● Work instructions:
Some entries follow. Reproduce exactly the lines starting at the one with "logic type /" and stopping after the one with "## logic make-up after synthesis".

· · · · ·

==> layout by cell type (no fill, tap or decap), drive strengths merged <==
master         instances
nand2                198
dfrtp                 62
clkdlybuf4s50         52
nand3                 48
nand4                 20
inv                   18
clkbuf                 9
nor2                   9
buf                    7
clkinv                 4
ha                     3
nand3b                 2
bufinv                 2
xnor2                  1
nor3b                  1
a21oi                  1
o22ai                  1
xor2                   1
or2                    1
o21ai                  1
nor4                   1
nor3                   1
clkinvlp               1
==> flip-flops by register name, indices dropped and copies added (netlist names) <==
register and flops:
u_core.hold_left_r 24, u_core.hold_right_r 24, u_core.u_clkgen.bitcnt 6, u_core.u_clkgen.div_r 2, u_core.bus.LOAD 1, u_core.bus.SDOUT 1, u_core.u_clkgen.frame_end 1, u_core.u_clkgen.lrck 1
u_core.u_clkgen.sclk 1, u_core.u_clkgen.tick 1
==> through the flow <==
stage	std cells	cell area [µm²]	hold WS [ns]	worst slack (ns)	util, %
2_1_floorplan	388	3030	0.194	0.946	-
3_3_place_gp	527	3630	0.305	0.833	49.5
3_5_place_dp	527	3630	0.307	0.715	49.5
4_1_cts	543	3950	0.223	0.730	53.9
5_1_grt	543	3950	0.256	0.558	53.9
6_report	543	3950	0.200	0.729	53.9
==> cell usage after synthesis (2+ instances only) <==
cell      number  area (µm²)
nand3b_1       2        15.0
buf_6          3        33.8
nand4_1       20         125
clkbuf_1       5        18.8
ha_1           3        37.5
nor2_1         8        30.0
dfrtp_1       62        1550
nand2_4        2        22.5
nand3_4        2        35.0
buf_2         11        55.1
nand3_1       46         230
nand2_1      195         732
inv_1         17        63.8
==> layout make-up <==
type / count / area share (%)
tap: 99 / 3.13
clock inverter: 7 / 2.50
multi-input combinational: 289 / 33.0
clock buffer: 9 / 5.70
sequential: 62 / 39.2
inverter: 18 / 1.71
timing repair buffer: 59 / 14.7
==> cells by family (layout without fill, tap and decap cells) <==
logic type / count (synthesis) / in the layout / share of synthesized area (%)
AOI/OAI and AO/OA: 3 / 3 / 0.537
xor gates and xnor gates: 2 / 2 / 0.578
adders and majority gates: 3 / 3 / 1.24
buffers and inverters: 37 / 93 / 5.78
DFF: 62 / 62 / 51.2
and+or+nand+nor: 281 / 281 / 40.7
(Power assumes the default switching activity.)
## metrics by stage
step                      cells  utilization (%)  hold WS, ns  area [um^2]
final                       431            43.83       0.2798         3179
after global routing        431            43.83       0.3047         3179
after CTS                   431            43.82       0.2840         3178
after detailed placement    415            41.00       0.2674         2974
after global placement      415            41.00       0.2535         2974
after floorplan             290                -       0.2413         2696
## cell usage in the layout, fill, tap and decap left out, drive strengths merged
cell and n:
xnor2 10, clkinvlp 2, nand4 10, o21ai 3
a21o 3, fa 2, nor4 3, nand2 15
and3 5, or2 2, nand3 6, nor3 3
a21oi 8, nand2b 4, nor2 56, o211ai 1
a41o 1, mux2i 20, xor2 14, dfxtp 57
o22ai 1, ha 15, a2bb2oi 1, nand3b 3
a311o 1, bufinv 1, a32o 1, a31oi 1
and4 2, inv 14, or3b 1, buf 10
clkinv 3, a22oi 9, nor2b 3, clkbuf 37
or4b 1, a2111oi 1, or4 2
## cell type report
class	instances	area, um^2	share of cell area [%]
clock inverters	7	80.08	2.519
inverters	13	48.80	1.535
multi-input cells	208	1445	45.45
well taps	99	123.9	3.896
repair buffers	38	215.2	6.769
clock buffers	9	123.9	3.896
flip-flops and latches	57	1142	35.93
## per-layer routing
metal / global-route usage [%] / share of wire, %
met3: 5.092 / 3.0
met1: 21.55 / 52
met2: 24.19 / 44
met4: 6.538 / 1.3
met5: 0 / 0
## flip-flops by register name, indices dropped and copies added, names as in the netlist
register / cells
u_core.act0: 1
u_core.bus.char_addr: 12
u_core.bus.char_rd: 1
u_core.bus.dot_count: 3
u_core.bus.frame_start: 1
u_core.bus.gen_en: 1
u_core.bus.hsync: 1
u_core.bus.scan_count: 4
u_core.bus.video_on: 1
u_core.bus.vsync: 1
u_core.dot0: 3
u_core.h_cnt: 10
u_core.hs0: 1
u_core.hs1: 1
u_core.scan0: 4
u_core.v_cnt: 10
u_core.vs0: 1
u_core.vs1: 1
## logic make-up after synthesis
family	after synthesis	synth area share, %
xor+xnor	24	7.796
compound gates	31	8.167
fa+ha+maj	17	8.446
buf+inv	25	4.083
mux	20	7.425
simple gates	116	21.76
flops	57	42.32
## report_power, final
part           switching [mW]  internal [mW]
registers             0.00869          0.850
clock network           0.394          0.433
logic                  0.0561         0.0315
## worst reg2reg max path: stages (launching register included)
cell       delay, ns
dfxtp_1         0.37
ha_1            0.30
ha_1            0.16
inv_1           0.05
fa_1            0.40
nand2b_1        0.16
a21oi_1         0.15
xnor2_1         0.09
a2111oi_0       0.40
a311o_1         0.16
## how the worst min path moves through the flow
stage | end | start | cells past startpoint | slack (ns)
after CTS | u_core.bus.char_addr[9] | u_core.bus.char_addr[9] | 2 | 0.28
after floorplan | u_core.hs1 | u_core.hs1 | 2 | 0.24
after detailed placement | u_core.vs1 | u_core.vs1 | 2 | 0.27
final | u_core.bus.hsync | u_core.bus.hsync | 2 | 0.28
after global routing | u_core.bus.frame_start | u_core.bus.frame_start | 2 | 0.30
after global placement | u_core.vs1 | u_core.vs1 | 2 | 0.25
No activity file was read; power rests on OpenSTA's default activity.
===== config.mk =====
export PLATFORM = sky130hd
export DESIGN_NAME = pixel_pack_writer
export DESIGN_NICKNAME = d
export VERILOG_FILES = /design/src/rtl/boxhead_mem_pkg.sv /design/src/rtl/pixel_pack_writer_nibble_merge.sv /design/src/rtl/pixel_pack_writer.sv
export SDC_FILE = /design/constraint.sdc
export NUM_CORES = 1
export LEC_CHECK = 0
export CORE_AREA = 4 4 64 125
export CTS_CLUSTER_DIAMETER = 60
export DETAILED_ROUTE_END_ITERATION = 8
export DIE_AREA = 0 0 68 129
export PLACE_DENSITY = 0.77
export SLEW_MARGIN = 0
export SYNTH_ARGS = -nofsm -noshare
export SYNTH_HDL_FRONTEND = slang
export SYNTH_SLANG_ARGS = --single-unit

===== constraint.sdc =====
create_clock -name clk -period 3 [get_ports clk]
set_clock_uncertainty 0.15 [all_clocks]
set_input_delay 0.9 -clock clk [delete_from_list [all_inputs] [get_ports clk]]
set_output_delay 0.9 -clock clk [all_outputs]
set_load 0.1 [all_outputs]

· · · · ·

● Task response:
logic type / count (synthesis) / in the layout / share of synthesized area (%)
AOI/OAI and AO/OA: 3 / 3 / 0.537
xor gates and xnor gates: 2 / 2 / 0.578
adders and majority gates: 3 / 3 / 1.24
buffers and inverters: 37 / 93 / 5.78
DFF: 62 / 62 / 51.2
and+or+nand+nor: 281 / 281 / 40.7
(Power assumes the default switching activity.)
## metrics by stage
step                      cells  utilization (%)  hold WS, ns  area [um^2]
final                       431            43.83       0.2798         3179
after global routing        431            43.83       0.3047         3179
after CTS                   431            43.82       0.2840         3178
after detailed placement    415            41.00       0.2674         2974
after global placement      415            41.00       0.2535         2974
after floorplan             290                -       0.2413         2696
## cell usage in the layout, fill, tap and decap left out, drive strengths merged
cell and n:
xnor2 10, clkinvlp 2, nand4 10, o21ai 3
a21o 3, fa 2, nor4 3, nand2 15
and3 5, or2 2, nand3 6, nor3 3
a21oi 8, nand2b 4, nor2 56, o211ai 1
a41o 1, mux2i 20, xor2 14, dfxtp 57
o22ai 1, ha 15, a2bb2oi 1, nand3b 3
a311o 1, bufinv 1, a32o 1, a31oi 1
and4 2, inv 14, or3b 1, buf 10
clkinv 3, a22oi 9, nor2b 3, clkbuf 37
or4b 1, a2111oi 1, or4 2
## cell type report
class	instances	area, um^2	share of cell area [%]
clock inverters	7	80.08	2.519
inverters	13	48.80	1.535
multi-input cells	208	1445	45.45
well taps	99	123.9	3.896
repair buffers	38	215.2	6.769
clock buffers	9	123.9	3.896
flip-flops and latches	57	1142	35.93
## per-layer routing
metal / global-route usage [%] / share of wire, %
met3: 5.092 / 3.0
met1: 21.55 / 52
met2: 24.19 / 44
met4: 6.538 / 1.3
met5: 0 / 0
## flip-flops by register name, indices dropped and copies added, names as in the netlist
register / cells
u_core.act0: 1
u_core.bus.char_addr: 12
u_core.bus.char_rd: 1
u_core.bus.dot_count: 3
u_core.bus.frame_start: 1
u_core.bus.gen_en: 1
u_core.bus.hsync: 1
u_core.bus.scan_count: 4
u_core.bus.video_on: 1
u_core.bus.vsync: 1
u_core.dot0: 3
u_core.h_cnt: 10
u_core.hs0: 1
u_core.hs1: 1
u_core.scan0: 4
u_core.v_cnt: 10
u_core.vs0: 1
u_core.vs1: 1
## logic make-up after synthesis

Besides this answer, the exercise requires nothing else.